• Task prompt: Among the entries that follow, find the lines containing the string "default" and copy them.

[Dataset records]
$ cat src/rtl/dmem_access_unit.sv
// Load/store initiator between the CPU memory stage and a synchronous word memory.
// Handles byte/half/word accesses with lane extraction, extension and read-modify-write.
module dmem_access_unit #(
  parameter int DEPTH = 32
) (
  input  logic        clk,
  input  logic        rst_n,
  input  logic        req_valid,
  output logic        req_ready,
  input  logic        req_we,
  input  logic [1:0]  req_size,
  input  logic        req_signed,
  input  logic [31:0] req_addr,
  input  logic [31:0] req_wdata,
  output logic        resp_valid,
  input  logic        resp_ready,
  output logic [31:0] resp_rdata,
  output logic        resp_err,
  output logic [31:0] mem_addr,
  output logic        mem_rd_en,
  input  logic [31:0] mem_rdata,
  output logic        mem_wr_en,
  output logic [31:0] mem_wr_data
);

  // state     | meaning
  // S_IDLE    | waiting for a request, req_ready high
  // S_READ    | read strobe for a load or sub-word store
  // S_CAPTURE | memory data valid, extract or merge lane
  // S_WRITE   | write strobe with final word
  // S_RESP    | response held until resp_ready
  typedef enum logic [2:0] {
    S_IDLE,
    S_READ,
    S_CAPTURE,
    S_WRITE,
    S_RESP
  } state_t;

  localparam logic [1:0]  SZ_BYTE   = 2'b00;
  localparam logic [1:0]  SZ_HALF   = 2'b01;
  localparam logic [1:0]  SZ_WORD   = 2'b10;
  localparam logic [1:0]  SZ_BAD    = 2'b11;
  localparam logic [29:0] DEPTH_IDX = 30'(DEPTH);

  state_t      state, state_next;
  logic        accept;
  logic        req_bad;
  logic        lat_we;
  logic [1:0]  lat_size;
  logic        lat_signed;
  logic [1:0]  lat_off;
  logic [31:0] lat_wdata;
  logic [7:0]  byte_lane;
  logic [15:0] half_lane;
  logic [31:0] load_data;
  logic [31:0] merge_data;

  // Errors are decided from the live request so no strobe is ever issued for them
  always_comb begin
    req_bad = 1'b0;
    if (req_size == SZ_BAD)                               req_bad = 1'b1;
    if (req_size == SZ_HALF && req_addr[0])               req_bad = 1'b1;
    if (req_size == SZ_WORD && req_addr[1:0] != 2'b00)    req_bad = 1'b1;
    if (req_addr[31:2] >= DEPTH_IDX)                      req_bad = 1'b1;
  end

  assign accept = req_valid && req_ready;

  always_ff @(posedge clk or negedge rst_n) begin
    if (!rst_n) state <= S_IDLE;
    else        state <= state_next;
  end

  always_comb begin
    state_next = state;
    req_ready  = 1'b0;
    resp_valid = 1'b0;
    mem_rd_en  = 1'b0;
    mem_wr_en  = 1'b0;
    case (state)
      S_IDLE: begin
        req_ready = rst_n;
        if (accept) begin
          if (req_bad)                                state_next = S_RESP;
          else if (!req_we)                           state_next = S_READ;
          else if (req_size == SZ_WORD)               state_next = S_WRITE;
          else                                        state_next = S_READ;
        end
      end
      S_READ: begin
        mem_rd_en  = 1'b1;
        state_next = S_CAPTURE;
      end
      S_CAPTURE: begin
        state_next = lat_we ? S_WRITE : S_RESP;
      end
      S_WRITE: begin
        mem_wr_en  = 1'b1;
        state_next = S_RESP;
      end
      S_RESP: begin
        resp_valid = 1'b1;
        if (resp_ready) state_next = S_IDLE;
      end
      default: state_next = S_IDLE;
    endcase
  end

  // Little-endian lane selection of the word returned by memory
  always_comb begin
    byte_lane = mem_rdata[7:0];
    case (lat_off)
      2'd0: byte_lane = mem_rdata[7:0];
      2'd1: byte_lane = mem_rdata[15:8];
      2'd2: byte_lane = mem_rdata[23:16];
      2'd3: byte_lane = mem_rdata[31:24];
      default: byte_lane = mem_rdata[7:0];
    endcase
    half_lane = lat_off[1] ? mem_rdata[31:16] : mem_rdata[15:0];

    load_data = mem_rdata;
    case (lat_size)
      SZ_BYTE: load_data = {{24{lat_signed & byte_lane[7]}}, byte_lane};
      SZ_HALF: load_data = {{16{lat_signed & half_lane[15]}}, half_lane};
      default: load_data = mem_rdata;
    endcase
  end

  always_comb begin
    merge_data = mem_rdata;
    if (lat_size == SZ_BYTE) begin
      case (lat_off)
        2'd0: merge_data[7:0]   = lat_wdata[7:0];
        2'd1: merge_data[15:8]  = lat_wdata[7:0];
        2'd2: merge_data[23:16] = lat_wdata[7:0];
        2'd3: merge_data[31:24] = lat_wdata[7:0];
        default: merge_data = mem_rdata;
      endcase
    end else if (lat_size == SZ_HALF) begin
      if (lat_off[1]) merge_data[31:16] = lat_wdata[15:0];
      else            merge_data[15:0]  = lat_wdata[15:0];
    end
  end

  always_ff @(posedge clk or negedge rst_n) begin
    if (!rst_n) begin
      lat_we      <= 1'b0;
      lat_size    <= 2'b00;
      lat_signed  <= 1'b0;
      lat_off     <= 2'b00;
      lat_wdata   <= '0;
      mem_addr    <= '0;
      resp_rdata  <= '0;
      resp_err    <= 1'b0;
      mem_wr_data <= '0;
    end else begin
      if (accept) begin
        lat_we     <= req_we;
        lat_size   <= req_size;
        lat_signed <= req_signed;
        lat_off    <= req_addr[1:0];
        lat_wdata  <= req_wdata;
        mem_addr   <= {2'b00, req_addr[31:2]};
        resp_rdata <= '0;
        resp_err   <= req_bad;
        // Word stores skip the read, so their data goes straight to the write port
        mem_wr_data <= (req_we && req_size == SZ_WORD && !req_bad) ? req_wdata : '0;
      end
      if (state == S_CAPTURE) begin
        if (lat_we) mem_wr_data <= merge_data;
        else        resp_rdata  <= load_data;
      end
    end
  end

endmodule
`config.mk`:
```
export PLATFORM = sky130hd
export DESIGN_NAME = generate_point
export DESIGN_NICKNAME = d
export VERILOG_FILES = /design/src/rtl/snake_pkg.sv /design/src/rtl/lfsr5_step.sv /design/src/rtl/generate_point.sv
export SDC_FILE = /design/constraint.sdc
export NUM_CORES = 1
export LEC_CHECK = 0
export ABC_AREA = 1
export BUFFER_PORTS_ARGS = -buffer_cell sky130_fd_sc_hd__buf_2
export CAP_MARGIN = 10
export CORE_MARGIN = 1.5
export CORE_UTILIZATION = 52
export CTS_CLUSTER_DIAMETER = 200
export DETAILED_ROUTE_END_ITERATION = 8
export GPL_TIMING_DRIVEN = 0
export PLACE_DENSITY = 0.77
export SYNTH_ARGS = -nofsm -noshare
export SYNTH_HDL_FRONTEND = slang
export SYNTH_SLANG_ARGS = --single-unit
```
`constraint.sdc`:
```
create_clock -name clk_75 -period 1.4 [get_ports clk_75]
set_input_delay 0.21 -clock clk_75 [delete_from_list [all_inputs] [get_ports clk_75]]
set_output_delay 0.21 -clock clk_75 [all_outputs]
set_load 0.01 [all_outputs]
```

• Result of this task:
      default: state_next = S_IDLE;
      default: byte_lane = mem_rdata[7:0];
      default: load_data = mem_rdata;
        default: merge_data = mem_rdata;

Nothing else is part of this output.